**TASK GOAL**
Scan the entries below and give the number of lines containing "Testbench", with no accompanying words.
-- MATERIAL FOR THE TASK follows --
What follows belongs to an exercise in optimizing a design on an open flow for small area, a short achievable clock period and few clock cycles per item; a production flow would make more cautious choices.
The RTL was checked by simulation tests, not by an equivalence proof against the original design.
No activity file was given, so power comes from the tool's default toggle rates.

==> module szp_core, before the edit <==
module szp_core #(
  parameter int BATCH_PAGES    = szp_pkg::BATCH_PAGES_DEF,
  parameter int MAX_PAGE_WORDS = szp_pkg::MAX_PAGE_WORDS_DEF
) (
  input  logic                            clk,
  input  logic                            rst,
  input  logic                            w_valid,
  output logic                            w_take,
  input  logic                            w_nz,
  input  logic                            w_last,
  input  logic                            cfg_write,
  input  logic [szp_pkg::CFG_INDEX_W-1:0] cfg_index,
  input  logic [szp_pkg::CFG_DATA_W-1:0]  cfg_data,
  output logic                            runs_valid,
  input  logic                            runs_ready,
  output logic                            runs_run_kind,
  output logic [szp_pkg::RUN_WORDS_W-1:0] runs_run_words,
  output logic                            runs_run_final,
  output logic [szp_pkg::LIMIT_W-1:0]     runs_total_words
);
  localparam int PW    = szp_pkg::PAGE_WORDS_W;
  localparam int LW    = szp_pkg::LIMIT_W;
  localparam int RW    = szp_pkg::RUN_WORDS_W;
  localparam int WIP_W = $clog2(MAX_PAGE_WORDS) + 1;
  localparam int PIB_W = $clog2(BATCH_PAGES);
  logic [WIP_W-2:0] pszm1;
  logic             psz_hi;       
  logic             pdirty;
  logic [LW-1:0]    lm1;          
  logic [1:0]       dirty;        
  logic [LW-1:0]    acc;
  logic             take;         
  logic             fresh;        
  logic             limit_hit;
  logic [WIP_W-1:0] wip;
  logic             has_data;
  logic             carry;        
  logic [PIB_W-1:0] pib;
  logic             run_open;
  logic             ork;
  logic [RW-1:0]    orw;
  logic             o_valid, o_final, second;
  logic [WIP_W-2:0] cfg_pszm1;
  logic             go, restart;
  logic             lim_next, closing, page_full, page_done, kind, emit1, emit2, keep;
  logic             batch_end, open_e, ork_e;
  logic [LW-1:0]    acc_inc;
  logic [RW-1:0]    orw_e, sum_keep;
  logic [WIP_W-1:0] wip_e, wip1;
  always_comb begin
    if ({psz_hi, pszm1} == '0)
      cfg_pszm1 = '0;
    else if ({psz_hi, pszm1} > PW'(MAX_PAGE_WORDS))
      cfg_pszm1 = (WIP_W-1)'(MAX_PAGE_WORDS - 1);
    else
      cfg_pszm1 = (WIP_W-1)'(PW'({psz_hi, pszm1}) - PW'(1));
  end
  always_ff @(posedge clk) begin
    if (rst) begin
      pszm1 <= (WIP_W-1)'(szp_pkg::PAGE_WORDS_RST - 1);
      lm1   <= szp_pkg::LIMIT_RST - LW'(1);
      psz_hi <= 1'b0;
      pdirty <= 1'b0;
      dirty  <= 2'd0;
    end else if (cfg_write) begin
      dirty  <= {cfg_index, 1'b0};
      pdirty <= !cfg_index;
      if (cfg_index == 1'b0) {psz_hi, pszm1} <= cfg_data[PW-1:0];
      else                   lm1             <= cfg_data[LW-1:0];
    end else begin
      dirty  <= {1'b0, dirty[1]};
      pdirty <= 1'b0;
      if (pdirty) {psz_hi, pszm1} <= {1'b0, cfg_pszm1};
      if (dirty[1]) lm1 <= ~szp_pkg::inc_f(~lm1, 1'b1);
    end
  end
  assign runs_valid       = o_valid;
  assign runs_run_kind    = ork;
  assign runs_run_words   = orw;
  assign runs_run_final   = o_final && !second;
  assign runs_total_words = acc;
  assign go     = w_valid && !fresh && (dirty == 2'd0) && !pdirty && !second && (!o_valid || runs_ready);
  assign w_take = go;
  always_comb begin
    open_e    = run_open || carry;
    ork_e     = carry ? has_data : ork;
    orw_e     = carry ? RW'(wip) : orw;
    wip_e     = carry ? '0 : wip;
    acc_inc   = szp_pkg::inc_f(acc, 1'b1);
    lim_next  = (acc == lm1);
    closing   = !take || w_last || lim_next;
    page_full = carry ? (pszm1 == '0) : !szp_pkg::lt_t(LW'(wip), LW'(pszm1));
    page_done = take ? (page_full || w_last || lim_next) : (wip_e != '0);
    kind      = (has_data && !carry) || (take && w_nz);
    emit1     = page_done && open_e && (ork_e != kind);
    keep      = open_e && !emit1;
    wip1      = WIP_W'(szp_pkg::inc_f(LW'(wip_e), take));
    sum_keep  = orw_e + RW'(wip_e) + RW'(take);
    batch_end = closing || (page_done && (&pib));
    emit2     = batch_end && (open_e || page_done);
    restart   = (limit_hit || closing) && w_last;
  end
  always_ff @(posedge clk) begin
    if (rst) begin
      take <= 1'b1;
    end else if (dirty[0]) begin
      take <= !szp_pkg::lt_t(lm1, acc) && !(&lm1);
    end else if (go && restart) begin
      take <= !(&lm1);
    end
  end
  always_ff @(posedge clk) begin
    if (rst) begin
      acc       <= '0;
      fresh     <= 1'b0;
      limit_hit <= 1'b0;
      wip       <= '0;
      has_data  <= 1'b0;
      carry     <= 1'b0;
      pib       <= '0;
      run_open  <= 1'b0;
      o_valid   <= 1'b0;
      second    <= 1'b0;
    end else if (go) begin
      if (limit_hit) begin
        if (w_last) begin
          limit_hit <= 1'b0;
          acc       <= '0;
        end
        o_valid <= 1'b0;
      end else begin
        if (restart && !(emit1 || emit2)) acc <= '0;
        else if (take)                    acc <= acc_inc;
        fresh     <= restart && (emit1 || emit2);
        limit_hit <= closing && !w_last;
        o_valid   <= emit1 || emit2;
        second    <= emit1 && emit2;
        pib       <= batch_end ? '0 : PIB_W'(szp_pkg::inc_f(LW'(pib), page_done));
        if (emit1) begin
          wip      <= wip1;
          has_data <= kind;
          carry    <= 1'b1;
          run_open <= 1'b0;
        end else begin
          wip      <= page_done ? '0 : wip1;
          has_data <= !page_done && kind;
          carry    <= 1'b0;
          run_open <= (open_e || page_done) && !batch_end;
        end
      end
    end else if (o_valid && runs_ready) begin
      if (second) begin
        second   <= 1'b0;
        wip      <= '0;
        has_data <= 1'b0;
        carry    <= 1'b0;
      end else begin
        o_valid <= 1'b0;
        if (fresh) begin
          fresh <= 1'b0;
          acc   <= '0;
        end
      end
    end
  end
  always_ff @(posedge clk) begin
    if (go && !limit_hit) begin
      o_final <= closing;
      if (emit1) begin
        orw <= orw_e;
        ork <= ork_e;
      end else if (page_done) begin
        orw <= keep ? sum_keep : RW'(wip1);
        ork <= kind;
      end else begin
        orw <= orw_e;
        ork <= ork_e;
      end
    end else if (o_valid && runs_ready && second) begin
      orw <= RW'(wip);
      ork <= has_data;
    end
  end
endmodule
Settings: LEC_CHECK=0, CAP_MARGIN=20, CORE_MARGIN=2, CORE_UTILIZATION=40, SLEW_MARGIN=20; clock period 11.0 ns.
standard.sh (not shown) runs the stock make flow with config.mk's settings and CLKGATE_MAP_FILE= SYNTH_SCRIPT=/design/flow/synth_recipe.tcl, a recipe that flattens the netlist after the stock synthesis.
==> flow/flow/run.sh <==
#!/bin/bash
# The standard ORFS layout (the standard.sh), with two changes:
#  - repair_timing aims for 7.5 ns of setup margin at the design's 11 ns clock, so the
#    optimiser keeps working on paths the 11 ns constraint alone leaves untouched;
#  - the port buffers are sky130_fd_sc_hd__buf_1 instead of the default delay buffer.
# The SDC, clock period, floorplan, power grid and synthesis are unchanged.
set -euo pipefail
bash standard.sh SETUP_SLACK_MARGIN=7.5 "BUFFER_PORTS_ARGS=-buffer_cell sky130_fd_sc_hd__buf_1" finish > flow_make.log 2>&1
The first run completed without violations.
Testbench counts at the start, summed over its fixed seeds: cycles 49,132, items 48,000.
Rerun with:
--- a/flow/design.v
+++ b/flow/design.v
@@ -68,9 +68,11 @@
   logic [WIP_W-2:0] pszm1;
   logic             psz_hi;       
   logic             pdirty;
   logic [LW-1:0]    lm1;          
-  logic [1:0]       dirty;        
+  logic [3:0]       dstep;        
+  logic             dbor;         
+  logic             dirty;        
   logic [LW-1:0]    acc;
   logic             take;         
   logic             fresh;        
   logic             limit_hit;
@@ -81,8 +83,9 @@
   logic             run_open;
   logic             ork;
   logic [RW-1:0]    orw;
   logic             o_valid, o_final, second;
+  logic             s_final;      
   logic [WIP_W-2:0] cfg_pszm1;
   logic             go, restart;
   logic             lim_next, closing, page_full, page_done, kind, emit1, emit2, keep;
   logic             batch_end, open_e, ork_e;
@@ -102,27 +105,36 @@
       pszm1 <= (WIP_W-1)'(szp_pkg::PAGE_WORDS_RST - 1);
       lm1   <= szp_pkg::LIMIT_RST - LW'(1);
       psz_hi <= 1'b0;
       pdirty <= 1'b0;
-      dirty  <= 2'd0;
+      dstep  <= 4'd0;
+      dirty  <= 1'b0;
     end else if (cfg_write) begin
-      dirty  <= {cfg_index, 1'b0};
       pdirty <= !cfg_index;
-      if (cfg_index == 1'b0) {psz_hi, pszm1} <= cfg_data[PW-1:0];
-      else                   lm1             <= cfg_data[LW-1:0];
+      if (cfg_index == 1'b0) begin
+        {psz_hi, pszm1} <= cfg_data[PW-1:0];
+      end else begin
+        lm1   <= cfg_data[LW-1:0];
+        dstep <= 4'(LW / 4);
+        dbor  <= 1'b1;
+      end
     end else begin
-      dirty  <= {1'b0, dirty[1]};
       pdirty <= 1'b0;
+      dirty  <= (dstep == 4'd1);
       if (pdirty) {psz_hi, pszm1} <= {1'b0, cfg_pszm1};
-      if (dirty[1]) lm1 <= ~szp_pkg::inc_f(~lm1, 1'b1);
+      if (dstep != 4'd0) begin
+        lm1   <= {lm1[3:0] - 4'(dbor), lm1[LW-1:4]};
+        dbor  <= dbor && (lm1[3:0] == 4'd0);
+        dstep <= dstep - 4'd1;
+      end
     end
   end
   assign runs_valid       = o_valid;
   assign runs_run_kind    = ork;
   assign runs_run_words   = orw;
-  assign runs_run_final   = o_final && !second;
+  assign runs_run_final   = o_final;
   assign runs_total_words = acc;
-  assign go     = w_valid && !fresh && (dirty == 2'd0) && !pdirty && !second && (!o_valid || runs_ready);
+  assign go     = w_valid && !fresh && (dstep == 4'd0) && !dirty && !pdirty && !second && (!o_valid || runs_ready);
   assign w_take = go;
   always_comb begin
     open_e    = run_open || carry;
     ork_e     = carry ? has_data : ork;
@@ -144,9 +156,9 @@
   end
   always_ff @(posedge clk) begin
     if (rst) begin
       take <= 1'b1;
-    end else if (dirty[0]) begin
+    end else if (dirty) begin
       take <= !szp_pkg::lt_t(lm1, acc) && !(&lm1);
     end else if (go && restart) begin
       take <= !(&lm1);
     end
@@ -206,9 +218,10 @@
     end
   end
   always_ff @(posedge clk) begin
     if (go && !limit_hit) begin
-      o_final <= closing;
+      o_final <= closing && !(emit1 && emit2);
+      s_final <= closing;
       if (emit1) begin
         orw <= orw_e;
         ork <= ork_e;
       end else if (page_done) begin
@@ -218,10 +231,11 @@
         orw <= orw_e;
         ork <= ork_e;
       end
     end else if (o_valid && runs_ready && second) begin
-      orw <= RW'(wip);
-      ork <= has_data;
+      orw     <= RW'(wip);
+      ork     <= has_data;
+      o_final <= s_final;
     end
   end
 endmodule
 module szp_run_fifo (
Design area shrinks by 1.6%.
Fmax shrinks by 1.3%.
Setup slack gets worse by 0.047 ns.
Die area shrinks by 1.9%.
Sequential power grows by 8.2%.
Wire length grows by 3.7%.
Clock-buffer cell count grows by 2.
Non-clock buffer count shrinks by 8.
First-iteration DRC count shrinks by 6.9%.
Critical path depth shrinks by 3.
Clock skew stays flat.
Power grows by 15%.
Testbench counts after the change, summed over its fixed seeds: cycles 49,140, items 48,000.

## afterwards: timing with drivers on the ports
In the flow no input, the clock included, has a driving cell. The finished layouts below were timed again as built, in two steps. Step 1 sets driving cells, clkbuf_16 on the clock port and buf_2 on the other inputs (assumed; they add their load-dependent delay and slew). Step 2 adds t to the input delays and takes it off the output delays; t is the mean of the earliest and latest rising clock arrival at the registers after step 1. Input paths then give back, and output paths get back, about the clock's delay inside the block. Slacks: no drivers / after step 1 / after step 2; pairs: no drivers / after step 1.
| run | t (ns) | setup slack, ns | cell pins on the clock port's net |
|---|---|---|---|
| the first run | 0.479 | 7.546 / 7.512 / 7.033 | 1 |
| the second run | 0.476 | 7.500 / 7.474 / 6.997 | 1 |
After both steps every run listed still meets setup and hold. The setup slack of the first run, which loses most, moves by -0.034 ns with the drivers and by -0.513 ns with both steps.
-- MATERIAL FOR THE TASK concluded --
**YOUR RESPONSE**
2